Une équipe de chercheurs a développé une IA capable de communiquer entre eux. Ce modèle innovant est conçu pour acquérir des connaissances et exécuter des tâches à partir de directives textuelles, transférant ensuite ces connaissances à d’autres systèmes d’IA, selon les chercheurs. Les détails de cette avancée et de l’évolution de l’IA ont été publiés dans la revue Nature.
Comment les chercheurs y sont-ils parvenus ?
Pour évaluer son efficacité, les chercheurs ont permis à une IA de maîtriser une tâche en utilisant les instructions fournies.
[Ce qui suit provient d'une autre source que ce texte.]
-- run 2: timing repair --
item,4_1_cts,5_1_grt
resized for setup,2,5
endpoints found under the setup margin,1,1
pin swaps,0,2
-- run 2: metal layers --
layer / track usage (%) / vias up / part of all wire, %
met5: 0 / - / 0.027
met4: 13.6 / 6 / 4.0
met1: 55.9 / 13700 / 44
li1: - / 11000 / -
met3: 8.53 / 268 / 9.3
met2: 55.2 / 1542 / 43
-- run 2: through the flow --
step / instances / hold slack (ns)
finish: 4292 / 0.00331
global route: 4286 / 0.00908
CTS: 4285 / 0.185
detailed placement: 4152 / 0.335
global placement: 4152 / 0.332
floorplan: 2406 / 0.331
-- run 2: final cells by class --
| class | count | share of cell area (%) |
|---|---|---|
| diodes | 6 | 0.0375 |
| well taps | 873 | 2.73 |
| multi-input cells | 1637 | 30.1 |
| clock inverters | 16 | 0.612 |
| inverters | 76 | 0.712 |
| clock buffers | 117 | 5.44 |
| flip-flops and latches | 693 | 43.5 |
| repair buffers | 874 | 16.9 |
## src/verilog/sndgen_defines.svh

```systemverilog
`ifndef SNDGEN_DEFINES_SVH
`define SNDGEN_DEFINES_SVH

// ----------------------------------------------------------------------
// register offsets (byte addresses)
// ----------------------------------------------------------------------
`define SNDGEN_ADDR_CTRL 8'h00
`define SNDGEN_ADDR_IFCLK 8'h04
`define SNDGEN_ADDR_VOLUME 8'h08
`define SNDGEN_ADDR_PITCH 8'h0C
`define SNDGEN_ADDR_DURATION 8'h10
`define SNDGEN_ADDR_RAMP 8'h14
`define SNDGEN_ADDR_STATUS 8'h18
`define SNDGEN_ADDR_INTR 8'h1C
`define SNDGEN_ADDR_INTR_MASK 8'h20
`define SNDGEN_ADDR_INTR_MASKED 8'h24

// ----------------------------------------------------------------------
// field positions
// ----------------------------------------------------------------------
`define SNDGEN_CTRL_EN 0
`define SNDGEN_CTRL_COMB 1
`define SNDGEN_IF_SEL_LSB 0
`define SNDGEN_IF_DIV_LSB 8
`define SNDGEN_STAT_PLAY 0
`define SNDGEN_STAT_BUFV 1
`define SNDGEN_INTR_COMPLETE 0
`define SNDGEN_INTR_UNDERFLOW 1
`define SNDGEN_INTR_IF_UNDERFLOW 2

// ----------------------------------------------------------------------
// reset values and bus answers
// ----------------------------------------------------------------------
`define SNDGEN_RST_FIELD 16'h0000
`define SNDGEN_RST_DIV 8'h00
`define SNDGEN_RST_SEL 3'h0
`define SNDGEN_RST_MASK 3'h0
`define SNDGEN_RESP_OKAY 2'h0
`define SNDGEN_RESP_SLVERR 2'h2

// ----------------------------------------------------------------------
// timing
// ----------------------------------------------------------------------
`define SNDGEN_ACLK_PERIOD_NS 4

`endif

```

## src/verilog/sndgen_pkg.sv

```systemverilog
package sndgen_pkg;

  // core sequencing states, one-hot
  typedef enum logic [2:0] {
    SNDGEN_IDLE = 3'b001,
    SNDGEN_LOAD = 3'b010,
    SNDGEN_PLAY = 3'b100
  } sndgen_state_t;

  // clock source select: four system clocks or the master clock
  typedef enum logic [2:0] {
    SNDGEN_SRC_SYS0 = 3'h0,
    SNDGEN_SRC_SYS1 = 3'h1,
    SNDGEN_SRC_SYS2 = 3'h2,
    SNDGEN_SRC_SYS3 = 3'h3,
    SNDGEN_SRC_MCK = 3'h4
  } sndgen_src_t;

endpackage : sndgen_pkg

```

## src/verilog/sndgen_top.sv

```systemverilog
`timescale 1ns/10ps
`include "sndgen_defines.svh"
// What this block does
// - amplitude period lasts period field plus one ticks
// - amplitude high lasts high field plus one ticks
// - tone period is twice period plus two
// - tone high lasts high field plus one
// - time period is duration period plus one tones
// - segment ends after count plus one time periods
// - separate or combined output format
// - ramp setting keeps volume constant or decreasing
// - segment end copies buffered into current gaplessly
// - segment end pulses trigger, sets complete cause
// - no buffered structure: underflow, sound stops
// - complete cause set when segment finishes
// - underflow cause set when structure missing
// - interface underflow when sample pair late
// - selectable interface clock source, divided and gated into the pwm tick; master_clock_out is undivided and ungated
// - pwm clock times both outputs

module sndgen_top
  import sndgen_pkg::*;
(
  // clock and reset
  input wire logic aclk,
  input wire logic aresetn,
  // axi4-lite write
  input wire logic [7:0] s_axi_awaddr,
  input wire logic s_axi_awvalid,
  output logic s_axi_awready,
  input wire logic [31:0] s_axi_wdata,
  input wire logic [3:0] s_axi_wstrb,
  input wire logic s_axi_wvalid,
  output logic s_axi_wready,
  output logic [1:0] s_axi_bresp,
  output logic s_axi_bvalid,
  input wire logic s_axi_bready,
  // axi4-lite read
  input wire logic [7:0] s_axi_araddr,
  input wire logic s_axi_arvalid,
  output logic s_axi_arready,
  output logic [31:0] s_axi_rdata,
  output logic [1:0] s_axi_rresp,
  output logic s_axi_rvalid,
  input wire logic s_axi_rready,
  // clock pins
  input wire logic [3:0] system_clock_inputs,
  input wire logic master_clock_in,
  output logic master_clock_out,
  // sound outputs and events
  output logic volume_pwm_out,
  output logic pitch_pwm_out,
  output logic segment_done_trigger,
  output logic irq
);

  typedef struct packed {
    sndgen_state_t st;
    logic en;
    logic comb;
    logic [2:0] if_sel;
    logic [7:0] if_div;
    logic [15:0] b_aper, b_ahigh, b_tper, b_thigh, b_dper, b_nr;
    logic b_ramp;
    logic buf_valid;
    logic [15:0] c_aper, c_ahigh, c_tper, c_thigh, c_dper, c_nr;
    logic c_ramp;
    logic [15:0] ampl_cnt;
    logic [16:0] tone_cnt;
    logic [15:0] time_cnt;
    logic [15:0] nr_cnt;
    logic [2:0] intr;
    logic [2:0] mask;
    logic irq;
    logic trig;
    logic vol_out;
    logic pitch_out;
    logic aw_got, w_got;
    logic [7:0] waddr;
    logic [31:0] wdata;
    logic [3:0] wstrb;
    logic awready, wready, bvalid, arready, rvalid;
    logic [1:0] bresp, rresp;
    logic [31:0] rdata;
  } sndgen_state_s_t;

  sndgen_state_s_t q;
  sndgen_state_s_t n;
  logic tick;
  logic mck_lvl;
  logic ampl_end, tone_end, time_end, nr_end, seg_end;
  logic [2:0] intr_set, intr_clr;
  logic bufv_set, bufv_use;
  logic [31:0] rd_word;
  logic rd_ok;

  function automatic logic [31:0] sndgen_merge(input logic [31:0] old,
      input logic [31:0] wd, input logic [3:0] strb);
    logic [31:0] r;
    r = old;
    for (int i = 0; i < 4; i++) begin
      if (strb[i]) begin
        r[i*8 +: 8] = wd[i*8 +: 8];
      end
    end
    return r;
  endfunction : sndgen_merge

  // ----------------------------------------------------------------------
  // interface clock: select; divide and gate for the pwm tick only
  // ----------------------------------------------------------------------
  sndgen_clkdiv i_sndgen_clkdiv (
    .aclk(aclk),
    .aresetn(aresetn),
    .system_clock_inputs(system_clock_inputs),
    .master_clock_in(master_clock_in),
    .sel(q.if_sel),
    .div(q.if_div),
    .gate_en(q.en),
    .tick(tick),
    .clk_level(mck_lvl)
  );

  // ----------------------------------------------------------------------
  // next state
  // ----------------------------------------------------------------------
  always_comb begin
    logic [31:0] wv;
    logic a_hi, t_hi;
    wv = 32'h0000_0000;
    a_hi = 1'b0;
    t_hi = 1'b0;
    n = q;
    intr_set = 3'h0;
    intr_clr = 3'h0;
    bufv_set = 1'b0;
    bufv_use = 1'b0;
    n.trig = 1'b0;

    // read decode
    rd_ok = 1'b1;
    unique case (s_axi_araddr)
      `SNDGEN_ADDR_CTRL: rd_word = {30'h0, q.comb, q.en};
      `SNDGEN_ADDR_IFCLK: rd_word = {16'h0, q.if_div, 5'h0, q.if_sel};
      `SNDGEN_ADDR_VOLUME: rd_word = {q.b_ahigh, q.b_aper};
      `SNDGEN_ADDR_PITCH: rd_word = {q.b_thigh, q.b_tper};
      `SNDGEN_ADDR_DURATION: rd_word = {q.b_nr, q.b_dper};
      `SNDGEN_ADDR_RAMP: rd_word = {31'h0, q.b_ramp};
      `SNDGEN_ADDR_STATUS:
        rd_word = {30'h0, q.buf_valid, q.st == SNDGEN_PLAY};
      `SNDGEN_ADDR_INTR: rd_word = {29'h0, q.intr};
      `SNDGEN_ADDR_INTR_MASK: rd_word = {29'h0, q.mask};
      `SNDGEN_ADDR_INTR_MASKED: rd_word = {29'h0, q.intr & q.mask};
      default: begin
        rd_word = 32'h0000_0000;
        rd_ok = 1'b0;
      end
    endcase

    // axi write: address and data taken in either order
    if (s_axi_awvalid && q.awready) begin
      n.aw_got = 1'b1;
      n.waddr = s_axi_awaddr;
    end
    if (s_axi_wvalid && q.wready) begin
      n.w_got = 1'b1;
      n.wdata = s_axi_wdata;
      n.wstrb = s_axi_wstrb;
    end
    if (s_axi_bvalid && s_axi_bready) begin
      n.bvalid = 1'b0;
    end
    if (q.aw_got && q.w_got && !q.bvalid) begin
      n.aw_got = 1'b0;
      n.w_got = 1'b0;
      n.bvalid = 1'b1;
      n.bresp = `SNDGEN_RESP_OKAY;
      unique case (q.waddr)
        `SNDGEN_ADDR_CTRL: begin
          wv = sndgen_merge({30'h0, q.comb, q.en}, q.wdata, q.wstrb);
          n.en = wv[`SNDGEN_CTRL_EN];
          n.comb = wv[`SNDGEN_CTRL_COMB];
        end
        `SNDGEN_ADDR_IFCLK: begin
          wv = sndgen_merge({16'h0, q.if_div, 5'h0, q.if_sel}, q.wdata,
            q.wstrb);
          n.if_sel = wv[`SNDGEN_IF_SEL_LSB +: 3];
          n.if_div = wv[`SNDGEN_IF_DIV_LSB +: 8];
        end
        `SNDGEN_ADDR_VOLUME: begin
          wv = sndgen_merge({q.b_ahigh, q.b_aper}, q.wdata, q.wstrb);
          {n.b_ahigh, n.b_aper} = wv;
        end
        `SNDGEN_ADDR_PITCH: begin
          wv = sndgen_merge({q.b_thigh, q.b_tper}, q.wdata, q.wstrb);
          {n.b_thigh, n.b_tper} = wv;
        end
        `SNDGEN_ADDR_DURATION: begin
          wv = sndgen_merge({q.b_nr, q.b_dper}, q.wdata, q.wstrb);
          {n.b_nr, n.b_dper} = wv;
        end
        `SNDGEN_ADDR_RAMP: begin
          wv = sndgen_merge({31'h0, q.b_ramp}, q.wdata, q.wstrb);
          n.b_ramp = wv[0];
        end
        `SNDGEN_ADDR_STATUS: begin
          wv = sndgen_merge(32'h0, q.wdata, q.wstrb);
          bufv_set = wv[`SNDGEN_STAT_BUFV];
        end
        `SNDGEN_ADDR_INTR: begin
          wv = sndgen_merge(32'h0, q.wdata, q.wstrb);
          intr_clr = wv[2:0];
        end
        `SNDGEN_ADDR_INTR_MASK: begin
          wv = sndgen_merge({29'h0, q.mask}, q.wdata, q.wstrb);
          n.mask = wv[2:0];
        end
        `SNDGEN_ADDR_INTR_MASKED: ;
        default: n.bresp = `SNDGEN_RESP_SLVERR;
      endcase
    end
    n.awready = !n.aw_got && !n.bvalid;
    n.wready = !n.w_got && !n.bvalid;

    // axi read
    if (s_axi_rvalid && s_axi_rready) begin
      n.rvalid = 1'b0;
    end
    if (s_axi_arvalid && q.arready) begin
      n.rvalid = 1'b1;
      n.rdata = rd_word;
      n.rresp = rd_ok ? `SNDGEN_RESP_OKAY : `SNDGEN_RESP_SLVERR;
    end
    n.arready = !n.rvalid && !(s_axi_arvalid && q.arready);

    // segment timing, advanced only on pwm clock ticks
    ampl_end = q.ampl_cnt == q.c_aper;
    tone_end = q.tone_cnt == {q.c_tper, 1'b1};
    time_end = q.time_cnt == q.c_dper;
    nr_end = q.nr_cnt == q.c_nr;
    seg_end = (q.st == SNDGEN_PLAY) && tick && ampl_end && tone_end &&
      time_end && nr_end;

    unique case (q.st)
      SNDGEN_IDLE: begin
        if (q.en && q.buf_valid) begin
          n.st = SNDGEN_LOAD;
        end
      end
      SNDGEN_LOAD: begin
        // no sample pair exists yet, a tick here is missed
        if (tick) begin
          intr_set[`SNDGEN_INTR_IF_UNDERFLOW] = 1'b1;
        end
        n.st = SNDGEN_PLAY;
      end
      SNDGEN_PLAY: begin
        if (tick) begin
          n.ampl_cnt = ampl_end ? 16'h0000 : q.ampl_cnt + 16'h0001;
          if (ampl_end) begin
            n.tone_cnt = tone_end ? 17'h00000 : q.tone_cnt + 17'h00001;
          end
          if (ampl_end && tone_end) begin
            n.time_cnt = time_end ? 16'h0000 : q.time_cnt + 16'h0001;
            // decreasing volume: shorten high time per time period
            if (time_end && q.c_ramp && q.c_ahigh != 16'h0000) begin
              n.c_ahigh = q.c_ahigh - 16'h0001;
            end
          end
          if (ampl_end && tone_end && time_end) begin
            n.nr_cnt = nr_end ? 16'h0000 : q.nr_cnt + 16'h0001;
          end
        end
        if (seg_end) begin
          n.trig = 1'b1;
          intr_set[`SNDGEN_INTR_COMPLETE] = 1'b1;
          if (!q.buf_valid) begin
            intr_set[`SNDGEN_INTR_UNDERFLOW] = 1'b1;
            n.st = SNDGEN_IDLE;
          end
        end
        if (!q.en) begin
          n.st = SNDGEN_IDLE;
        end
      end
      default: n.st = SNDGEN_IDLE;
    endcase

    // take over the buffered structure at start or at segment end
    if ((q.st == SNDGEN_IDLE && q.en && q.buf_valid) ||
        (seg_end && q.buf_valid && q.en)) begin
      bufv_use = 1'b1;
      n.c_aper = q.b_aper;
      n.c_ahigh = q.b_ahigh;
      n.c_tper = q.b_tper;
      n.c_thigh = q.b_thigh;
      n.c_dper = q.b_dper;
      n.c_nr = q.b_nr;
      n.c_ramp = q.b_ramp;
    end
    if (n.st != SNDGEN_PLAY || bufv_use) begin
      n.ampl_cnt = 16'h0000;
      n.tone_cnt = 17'h00000;
      n.time_cnt = 16'h0000;
      n.nr_cnt = 16'h0000;
    end
    // a commit landing with the take-over keeps the new structure
    n.buf_valid = (q.buf_valid && !bufv_use) || bufv_set;

    // outputs from the coming counter values
    a_hi = n.ampl_cnt <= n.c_ahigh;
    t_hi = n.tone_cnt <= {1'b0, n.c_thigh};
    if (n.st == SNDGEN_PLAY) begin
      n.vol_out = n.comb ? (a_hi && t_hi) : a_hi;
      n.pitch_out = !n.comb && t_hi;
    end else begin
      n.vol_out = 1'b0;
      n.pitch_out = 1'b0;
    end

    // set wins over a clear in the same cycle
    n.intr = (q.intr & ~intr_clr) | intr_set;
    n.irq = |(n.intr & n.mask);
  end

  // ----------------------------------------------------------------------
  // state register
  // ----------------------------------------------------------------------
  always_ff @(posedge aclk) begin
    if (!aresetn) begin
      q <= '0;
      q.st <= SNDGEN_IDLE;
      q.if_sel <= `SNDGEN_RST_SEL;
      q.if_div <= `SNDGEN_RST_DIV;
      q.mask <= `SNDGEN_RST_MASK;
    end else begin
      q <= n;
    end
  end

  assign s_axi_awready = q.awready;
  assign s_axi_wready = q.wready;
  assign s_axi_bvalid = q.bvalid;
  assign s_axi_bresp = q.bresp;
  assign s_axi_arready = q.arready;
  assign s_axi_rvalid = q.rvalid;
  assign s_axi_rdata = q.rdata;
  assign s_axi_rresp = q.rresp;
  assign master_clock_out = mck_lvl;
  assign volume_pwm_out = q.vol_out;
  assign pitch_pwm_out = q.pitch_out;
  assign segment_done_trigger = q.trig;
  assign irq = q.irq;
endmodule : sndgen_top

```

## src/verilog/sndgen_clkdiv.sv

```systemverilog
`timescale 1ns/10ps
`include "sndgen_defines.svh"

module sndgen_clkdiv
  import sndgen_pkg::*;
(
  // clock and reset
  input wire logic aclk,
  input wire logic aresetn,
  // asynchronous clock sources
  input wire logic [3:0] system_clock_inputs,
  input wire logic master_clock_in,
  // setup
  input wire logic [2:0] sel,
  input wire logic [7:0] div,
  input wire logic gate_en,
  // results
  output logic tick,
  output logic clk_level
);

  typedef struct packed {
    logic [4:0] sync1;
    logic [4:0] sync2;
    logic prev;
    logic [7:0] cnt;
    logic tick;
    logic lvl;
  } sndgen_div_t;

  sndgen_div_t q;
  sndgen_div_t n;
  logic sel_lvl;

  // ----------------------------------------------------------------------
  // source select, edge count, gate
  // ----------------------------------------------------------------------
  always_comb begin
    n = q;
    n.sync1 = {master_clock_in, system_clock_inputs};
    n.sync2 = q.sync1;
    unique case (sel)
      SNDGEN_SRC_SYS0: sel_lvl = q.sync2[0];
      SNDGEN_SRC_SYS1: sel_lvl = q.sync2[1];
      SNDGEN_SRC_SYS2: sel_lvl = q.sync2[2];
      SNDGEN_SRC_SYS3: sel_lvl = q.sync2[3];
      default: sel_lvl = q.sync2[4];
    endcase
    n.prev = sel_lvl;
    n.lvl = sel_lvl;
    n.tick = 1'b0;
    // divider runs only while gated on, so a restart begins from zero
    if (!gate_en) begin
      n.cnt = 8'h00;
    end else if (sel_lvl && !q.prev) begin
      // lowering the divider below the running count ticks and restarts at the next source rising edge
      if (q.cnt >= div) begin
        n.cnt = 8'h00;
        n.tick = 1'b1;
      end else begin
        n.cnt = q.cnt + 8'h01;
      end
    end
  end

  always_ff @(posedge aclk) begin
    if (!aresetn) begin
      q <= '0;
    end else begin
      q <= n;
    end
  end

  assign tick = q.tick;
  assign clk_level = q.lvl;

endmodule : sndgen_clkdiv

```

## config.mk

```make
export PLATFORM = sky130hd
export DESIGN_NAME = sndgen_top
export DESIGN_NICKNAME = d
export VERILOG_FILES = /design/src/verilog/sndgen_pkg.sv /design/src/verilog/sndgen_top.sv /design/src/verilog/sndgen_clkdiv.sv
export VERILOG_INCLUDE_DIRS = /design/src /design/src/verilog
export SDC_FILE = /design/constraint.sdc
export NUM_CORES = 1
export LEC_CHECK = 0
export ABC_CLOCK_PERIOD_IN_PS = 3600
export BUFFER_PORTS_ARGS = -buffer_cell sky130_fd_sc_hd__buf_2
export CAP_MARGIN = 20
export CORE_MARGIN = 4
export CORE_UTILIZATION = 55
export CTS_CLUSTER_DIAMETER = 200
export DETAILED_ROUTE_END_ITERATION = 7
export HOLD_SLACK_MARGIN = 0.08
export PLACE_DENSITY = 0.76
export SETUP_SLACK_MARGIN = 0.02
export SYNTH_ARGS = -nofsm -noshare
export SYNTH_HDL_FRONTEND = slang
export SYNTH_SLANG_ARGS = --single-unit
```

## constraint.sdc

```tcl
create_clock -name aclk -period 3.6 [get_ports aclk]
set_clock_uncertainty 0.2 [all_clocks]
set_input_delay 0.18 -clock aclk [delete_from_list [all_inputs] [get_ports aclk]]
set_output_delay 0.18 -clock aclk [all_outputs]
set_load 0.01 [all_outputs]
```

# After elaboration in Yosys (flattened, before gate mapping)
# Cells that the tools add are included.
# totals
register_bits,393
output_inout_bits,46
wordCells,242
# op_classes
n_addsub,6
n_lt_le_gt_ge,3
eq_ne,30
n_mux,73
n_bitwise,6
n_reduce_logical,70
# op_table
operator,n
$pmux W32 S10,1
$mux W65,3
$mux W16,9
$mux W8,14
$mux W109,1
$mux W32,3
$mux W81,1
$eq A8 B5 Y1 const B,8
$reduce_and A3 Y1,19
$add A16 B1 Y16 const B,3
$eq A16 B16 Y1,3
$mux W17,2
$mux W3,11
$eq A8 B4 Y1 const B,4
$eq A8 B6 Y1 const B,4
$logic_and A1 B1 Y1,28
$reduce_or A10 Y1,2
$mux W1,19
$add A17 B1 Y17 const B,1
$eq A17 B17 Y1,1
$le A17 B16 Y1,1
$eq A8 B3 Y1 const B,2
$le A16 B16 Y1,1
$logic_not A8 Y1,2
other kinds (22),45

# Logic depth before layout (Yosys ltp)
# logic_depth
depth_word,15
ltp_mapped,18
ltp_nobuf,15

# Hierarchy
# Synthesis repeated with hierarchy kept, for this count alone.
# unflattened
hier_cells,2102
hier_area_um2,17933.4
# by_module_without_submodules
module,n_inst,cells_each,area_each_um2
sndgen_top,1,1994,16931.2
sndgen_clkdiv,1,108,1002.2

# Least setup slack after synthesis
# No wires, ideal clock.
# synth_timing
path_kind,register to register
from,register q[131] (netlist bit)
to,register q (netlist bit volume_pwm_out)
arrival_time_ns,3.310
slack_ns,0.021
path_stages_with_launch,18
period_less_slack_ns,3.579
cell_sequence,dfxtp_1 > buf_4 > xnor2_2 > nand4b_1 > nor3_2 > nand4b_4 > o31a_1 > buf_6 > nand2_1 > buf_2 > nor2_1 > ha_1 > nand3_1 > or3_1 > o32a_1 > o31ai_1 > o41ai_1 > a21oi_1
# synth_lines
item,line_no,source
"start, declared",sndgen_top.sv:87,sndgen_state_s_t q;
"start signal, assigned",sndgen_top.sv:337,q <= n;

==> results.ini <==
[power_and_ir_drop]
combPwrFrac=0.040
p_int_mw=6.91
p_switching_mw=1.99
power_mw=8.90
power.density_nw_per_um2=400
p_seq_frac=0.496
vdd_drop_max_mv=0.456
p_clk_frac=0.464
static-leakage-power_nw=9.12
p_sw_frac=0.223

[placement]
hpwl_mm=36.3
placed_cell_area_um2=19700
port-buffer-count=107
gp_routability_congestion=0.899

[logic_synthesis]
synth_edf_count=0
ys_ff_latch=391
synth_ff_type=dfxtp_1
ys_seq_area_frac=0.431
synth_area_um2=18200
synth_top_cells_by_area=dfxtp_1 (43%), mux2i_1 (8.7%), nand2_1 (6.6%), nor2_1 (5.8%), a21oi_1 (4.1%)
syn_area_per_cell_um2=8.65
ys_warn_count=0
syn_inst=2100
ys_types=78
synth_top_cell_by_area=dfxtp_1
async_reset_ff_frac=0
yosysTopAreaCellShare=0.431

[cts]
numClockSinks=391
clk_pin_slew_ps=60
cts_buffers=40
clk_latency_ps=540
htreeDepth=2
cts_root_buf=clkbuf_16
cts.path.max_buffers=3
cts_tree=done

[global_route]
antenna_found_initial=1
grt_util_all_layers=0.301
overflow=0
grt_pass1_wl_mm=87.8
grt_max_degree=128
grt_pass1_vias=16400

[floorplan]
die_area_um2=36000
io-pin-count=110
fp-row-count=66
die_y_um=190
start_util=0.558
die_x_um=190
coreArea_um2=32500

[sta]
worst_pin_slew_ps=916
finalCritPeriodShare=1.05
max_freq_mhz=264
tns_ps=-258
min_period_ps=3780
rsz0062_at_grt=yes
slew_violations=0
max_slew_margin=0.388
final-setup-viol-count=2
worst_slack_ps=-183
hold_slack_ps=140
hold_viol=0

[critical_path]
worst-path-max-fanout=5
r2r-end=volume_pwm_out$_SDFF_PN0_
cp-start-kind=flop
startpoint=i_sndgen_clkdiv.tick$_SDFF_PN0_
path_class=reg -> reg
reg2reg_slack_ps=-180
end_kind=flop
crit-reg2reg-launch=i_sndgen_clkdiv.tick$_SDFF_PN0_
worstSetupEndpoint=volume_pwm_out$_SDFF_PN0_
arrival_ps=3980
reg2reg_depth=16
cp.required_ps=3800

[drt]
vias_per_cell=5.83
first_pass_iters=8
ant_nets=0
drc=0
wl_mm=55.5
wl_per_cell_um=19.5
first_iter_violations=1660
vias=16600

[finish]
multi_input_area_um2=9480
ff_latch_area_um2=7850
nets=2483
final_util=0.684
fillerInstances=2344
final_common_cell=dfxtp_1
design_area_um2=22300
syn_to_final_growth_pct=22.6
final_cell_mix=dfxtp_1 (378), nand2_1 (317), nor2_1 (279)
drive_above_1_share=0.174

[hold_path]
holdPathStages=5
hold_path_class=in -> reg

[flow_run]
cap_violations=0

[run_status]
violations=setup timing
status=finished, violations left

[power groups by stage]
stage	Sequential, mW	Clock, mW	Combinational, mW
finish	4.41	4.14	0.357
global route	4.41	4.36	0.379
CTS	4.40	4.15	0.326
detailed placement	4.50	0	0.243
global placement	4.50	0	0.238
floorplan	4.48	0	0.159
[state kept, by name (all words and copies together), names as in the netlist]
signal and flops:
i_sndgen_clkdiv.q 13, s_axi_arready 1, volume_pwm_out 1, s_axi_wready 1, s_axi_rdata 32, q 328, s_axi_bresp 1, s_axi_rresp 1
s_axi_bvalid 1, pitch_pwm_out 1, s_axi_awready 1, segment_done_trigger 1, i_sndgen_clkdiv.n 5, irq 1, i_sndgen_clkdiv.tick 1, i_sndgen_clkdiv.clk_level 1
s_axi_rvalid 1
[per-stage QoR]
stage          instances  setup WS, ps
2_1_floorplan       2101          20.6
3_3_place_gp        2662          -236
3_5_place_dp        2662          -244
4_1_cts             2841          -151
5_1_grt             2844          -310
6_report            2846          -183
[area by class of cell]
cell class	count	area share
Sequential cell	391	0.352
Antenna cell	2	0.000225
Inverter	25	0.00455
Tap cell	442	0.0248
Clock buffer	57	0.0538
Timing Repair Buffer	384	0.133
Multi-Input combinational cell	1530	0.426
Clock inverter	15	0.00540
Cette IA était alors capable de partager ses connaissances avec une autre IA, dite « sœur », permettant à cette dernière d’accomplir les tâches confiées sans avoir besoin de formation ou d’expérience préalable. Cette avancée marque un bond en avant significatif pour les réseaux d’IA, démontrant les immenses possibilités offertes par l’intégration du traitement du langage naturel (NLP) dans la technologie de l’IA.
Les chercheurs ont fait progresser l’intelligence artificielle en explorant des agents capables de communiquer directement et d’apprendre mutuellement des tâches. La percée implique la construction d’un réseau d’IA formé uniquement sur des instructions écrites, qui transmet ensuite ses connaissances à une IA homologue. Cette étape importante repose sur l’exploitation du traitement du langage naturel, permettant aux machines de comprendre et de reproduire naturellement le langage humain. Le réseau d’IA comprend des réseaux de neurones, des assemblages complexes d’algorithmes d’apprentissage automatique calqués sur la structure neuronale du cerveau humain.
L’objectif fondamental du traitement du langage naturel est d’imiter le langage humain dans les ordinateurs, permettant à ces machines d’interpréter et d’émuler du texte ou des mots prononcés avec plus de facilité et de naturel. Ce concept est de plus en plus pertinent compte tenu de l’essor des développements de l’IA, même si parvenir à une viabilité totale reste un objectif lointain. L’avènement d’une IA capable de communiquer mutuellement représente une avancée significative dans ce cheminement.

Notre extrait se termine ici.